Supplied records:
[Start of Attachment]

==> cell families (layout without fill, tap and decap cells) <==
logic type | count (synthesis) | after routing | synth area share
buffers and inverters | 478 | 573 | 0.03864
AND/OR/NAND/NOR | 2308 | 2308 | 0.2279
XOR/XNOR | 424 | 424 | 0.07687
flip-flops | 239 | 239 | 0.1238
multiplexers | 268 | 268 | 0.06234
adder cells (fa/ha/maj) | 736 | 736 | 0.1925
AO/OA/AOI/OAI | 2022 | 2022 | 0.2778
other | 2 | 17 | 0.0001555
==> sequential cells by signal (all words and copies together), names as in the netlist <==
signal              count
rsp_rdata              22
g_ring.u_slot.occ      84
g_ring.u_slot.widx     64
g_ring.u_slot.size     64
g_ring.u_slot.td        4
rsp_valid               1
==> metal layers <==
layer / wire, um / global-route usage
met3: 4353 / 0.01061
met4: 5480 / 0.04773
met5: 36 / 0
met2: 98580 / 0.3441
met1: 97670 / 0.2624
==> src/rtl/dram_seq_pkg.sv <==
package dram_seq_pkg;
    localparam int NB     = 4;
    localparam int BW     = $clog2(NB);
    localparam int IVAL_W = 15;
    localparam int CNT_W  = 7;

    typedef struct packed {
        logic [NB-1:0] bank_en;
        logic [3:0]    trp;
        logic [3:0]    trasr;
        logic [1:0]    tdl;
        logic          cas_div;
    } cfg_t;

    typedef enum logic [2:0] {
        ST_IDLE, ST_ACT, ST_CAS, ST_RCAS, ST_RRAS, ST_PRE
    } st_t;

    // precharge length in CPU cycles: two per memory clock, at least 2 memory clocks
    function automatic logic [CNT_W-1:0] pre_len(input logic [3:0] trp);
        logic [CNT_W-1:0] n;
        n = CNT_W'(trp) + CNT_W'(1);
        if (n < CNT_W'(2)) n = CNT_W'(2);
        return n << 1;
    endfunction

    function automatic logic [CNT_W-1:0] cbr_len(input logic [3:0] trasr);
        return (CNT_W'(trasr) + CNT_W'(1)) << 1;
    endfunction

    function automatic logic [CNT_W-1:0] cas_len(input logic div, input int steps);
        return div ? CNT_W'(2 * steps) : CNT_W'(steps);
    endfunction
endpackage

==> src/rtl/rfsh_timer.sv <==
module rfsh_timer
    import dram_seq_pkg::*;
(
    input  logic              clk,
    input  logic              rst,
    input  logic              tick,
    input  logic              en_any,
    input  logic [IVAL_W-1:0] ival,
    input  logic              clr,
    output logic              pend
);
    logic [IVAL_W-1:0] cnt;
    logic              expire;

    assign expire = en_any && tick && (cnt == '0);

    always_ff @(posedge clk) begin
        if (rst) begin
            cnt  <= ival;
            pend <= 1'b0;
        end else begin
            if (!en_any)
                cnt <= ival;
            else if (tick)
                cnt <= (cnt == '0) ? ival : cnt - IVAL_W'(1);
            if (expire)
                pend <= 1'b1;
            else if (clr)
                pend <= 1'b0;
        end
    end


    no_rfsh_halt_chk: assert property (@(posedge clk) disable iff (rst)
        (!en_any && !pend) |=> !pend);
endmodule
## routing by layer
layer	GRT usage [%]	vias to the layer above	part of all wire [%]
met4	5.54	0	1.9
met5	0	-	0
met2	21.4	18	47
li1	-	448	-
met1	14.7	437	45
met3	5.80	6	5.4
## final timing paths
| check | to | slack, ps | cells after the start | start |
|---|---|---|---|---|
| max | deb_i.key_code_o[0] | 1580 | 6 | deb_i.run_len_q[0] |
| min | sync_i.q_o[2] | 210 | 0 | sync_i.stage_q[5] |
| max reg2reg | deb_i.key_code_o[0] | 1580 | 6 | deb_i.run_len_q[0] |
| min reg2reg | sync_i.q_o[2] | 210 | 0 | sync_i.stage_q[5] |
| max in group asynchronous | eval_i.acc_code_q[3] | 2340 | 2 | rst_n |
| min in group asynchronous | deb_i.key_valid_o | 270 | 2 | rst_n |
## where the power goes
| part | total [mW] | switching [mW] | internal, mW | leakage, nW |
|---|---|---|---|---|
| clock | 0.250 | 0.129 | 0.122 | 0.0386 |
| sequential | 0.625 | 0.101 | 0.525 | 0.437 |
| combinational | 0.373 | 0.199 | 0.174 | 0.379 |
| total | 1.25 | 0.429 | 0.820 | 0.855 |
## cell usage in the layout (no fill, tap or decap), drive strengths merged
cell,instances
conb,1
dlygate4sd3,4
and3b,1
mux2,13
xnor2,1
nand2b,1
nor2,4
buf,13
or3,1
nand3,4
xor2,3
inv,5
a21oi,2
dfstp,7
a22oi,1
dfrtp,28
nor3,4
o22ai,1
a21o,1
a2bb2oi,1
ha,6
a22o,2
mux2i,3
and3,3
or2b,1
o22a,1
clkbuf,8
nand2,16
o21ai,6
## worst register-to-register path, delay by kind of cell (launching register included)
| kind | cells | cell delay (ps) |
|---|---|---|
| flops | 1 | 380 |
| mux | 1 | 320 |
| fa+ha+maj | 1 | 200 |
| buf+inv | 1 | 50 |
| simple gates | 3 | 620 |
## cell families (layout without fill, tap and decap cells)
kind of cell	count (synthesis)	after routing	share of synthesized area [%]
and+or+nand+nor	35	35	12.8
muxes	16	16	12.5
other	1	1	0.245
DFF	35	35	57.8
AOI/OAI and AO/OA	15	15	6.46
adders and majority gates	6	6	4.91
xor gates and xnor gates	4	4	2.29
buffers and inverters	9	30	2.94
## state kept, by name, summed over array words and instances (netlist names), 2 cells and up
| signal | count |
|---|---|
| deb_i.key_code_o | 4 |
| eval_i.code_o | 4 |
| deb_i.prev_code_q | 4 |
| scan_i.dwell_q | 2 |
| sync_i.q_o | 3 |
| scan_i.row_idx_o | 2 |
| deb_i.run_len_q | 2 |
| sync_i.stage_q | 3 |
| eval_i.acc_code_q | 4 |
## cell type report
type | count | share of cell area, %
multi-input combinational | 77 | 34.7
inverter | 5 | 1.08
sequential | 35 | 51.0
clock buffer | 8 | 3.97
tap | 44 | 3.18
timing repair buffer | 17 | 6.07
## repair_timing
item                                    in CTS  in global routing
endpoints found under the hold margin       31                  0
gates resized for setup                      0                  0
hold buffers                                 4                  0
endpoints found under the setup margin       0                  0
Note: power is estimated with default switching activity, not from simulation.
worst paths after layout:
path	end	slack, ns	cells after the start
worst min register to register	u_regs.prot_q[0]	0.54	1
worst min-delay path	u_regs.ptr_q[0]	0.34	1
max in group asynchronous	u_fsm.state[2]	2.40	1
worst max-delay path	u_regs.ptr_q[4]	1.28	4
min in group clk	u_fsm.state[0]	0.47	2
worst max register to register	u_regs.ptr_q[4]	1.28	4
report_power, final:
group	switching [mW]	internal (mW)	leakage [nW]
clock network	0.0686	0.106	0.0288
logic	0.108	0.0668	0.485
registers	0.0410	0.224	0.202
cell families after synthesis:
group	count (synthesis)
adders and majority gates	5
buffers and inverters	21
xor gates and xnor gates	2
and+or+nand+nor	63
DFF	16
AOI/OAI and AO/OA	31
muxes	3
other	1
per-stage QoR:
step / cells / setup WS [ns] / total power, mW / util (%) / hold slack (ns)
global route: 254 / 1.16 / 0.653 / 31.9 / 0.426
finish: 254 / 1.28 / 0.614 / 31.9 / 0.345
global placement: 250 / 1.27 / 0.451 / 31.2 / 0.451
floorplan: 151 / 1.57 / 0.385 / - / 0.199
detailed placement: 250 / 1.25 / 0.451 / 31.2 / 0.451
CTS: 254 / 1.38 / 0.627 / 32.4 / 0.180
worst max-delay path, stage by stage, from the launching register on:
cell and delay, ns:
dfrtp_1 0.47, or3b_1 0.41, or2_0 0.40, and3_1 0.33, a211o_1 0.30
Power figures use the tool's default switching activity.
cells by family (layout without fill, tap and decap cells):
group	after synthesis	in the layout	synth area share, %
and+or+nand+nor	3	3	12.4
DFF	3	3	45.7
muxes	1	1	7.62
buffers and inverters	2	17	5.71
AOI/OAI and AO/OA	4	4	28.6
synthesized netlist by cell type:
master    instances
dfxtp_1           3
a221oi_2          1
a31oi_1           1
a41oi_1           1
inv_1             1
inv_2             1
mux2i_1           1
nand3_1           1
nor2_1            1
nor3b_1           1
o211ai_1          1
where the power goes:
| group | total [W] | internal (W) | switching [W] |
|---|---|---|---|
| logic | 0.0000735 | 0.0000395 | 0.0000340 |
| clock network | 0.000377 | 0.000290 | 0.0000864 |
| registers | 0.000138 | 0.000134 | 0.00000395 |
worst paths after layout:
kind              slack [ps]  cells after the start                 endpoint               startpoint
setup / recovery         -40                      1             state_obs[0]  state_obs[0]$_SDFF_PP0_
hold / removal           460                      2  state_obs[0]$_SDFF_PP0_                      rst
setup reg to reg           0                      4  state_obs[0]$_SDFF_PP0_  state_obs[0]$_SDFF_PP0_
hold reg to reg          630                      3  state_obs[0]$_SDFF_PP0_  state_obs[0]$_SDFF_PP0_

[End of Attachment]

Assignment:
What lines above mention "network"? Copy each one.

Written reply:
clock network	0.0686	0.106	0.0288
| clock network | 0.000377 | 0.000290 | 0.0000864 |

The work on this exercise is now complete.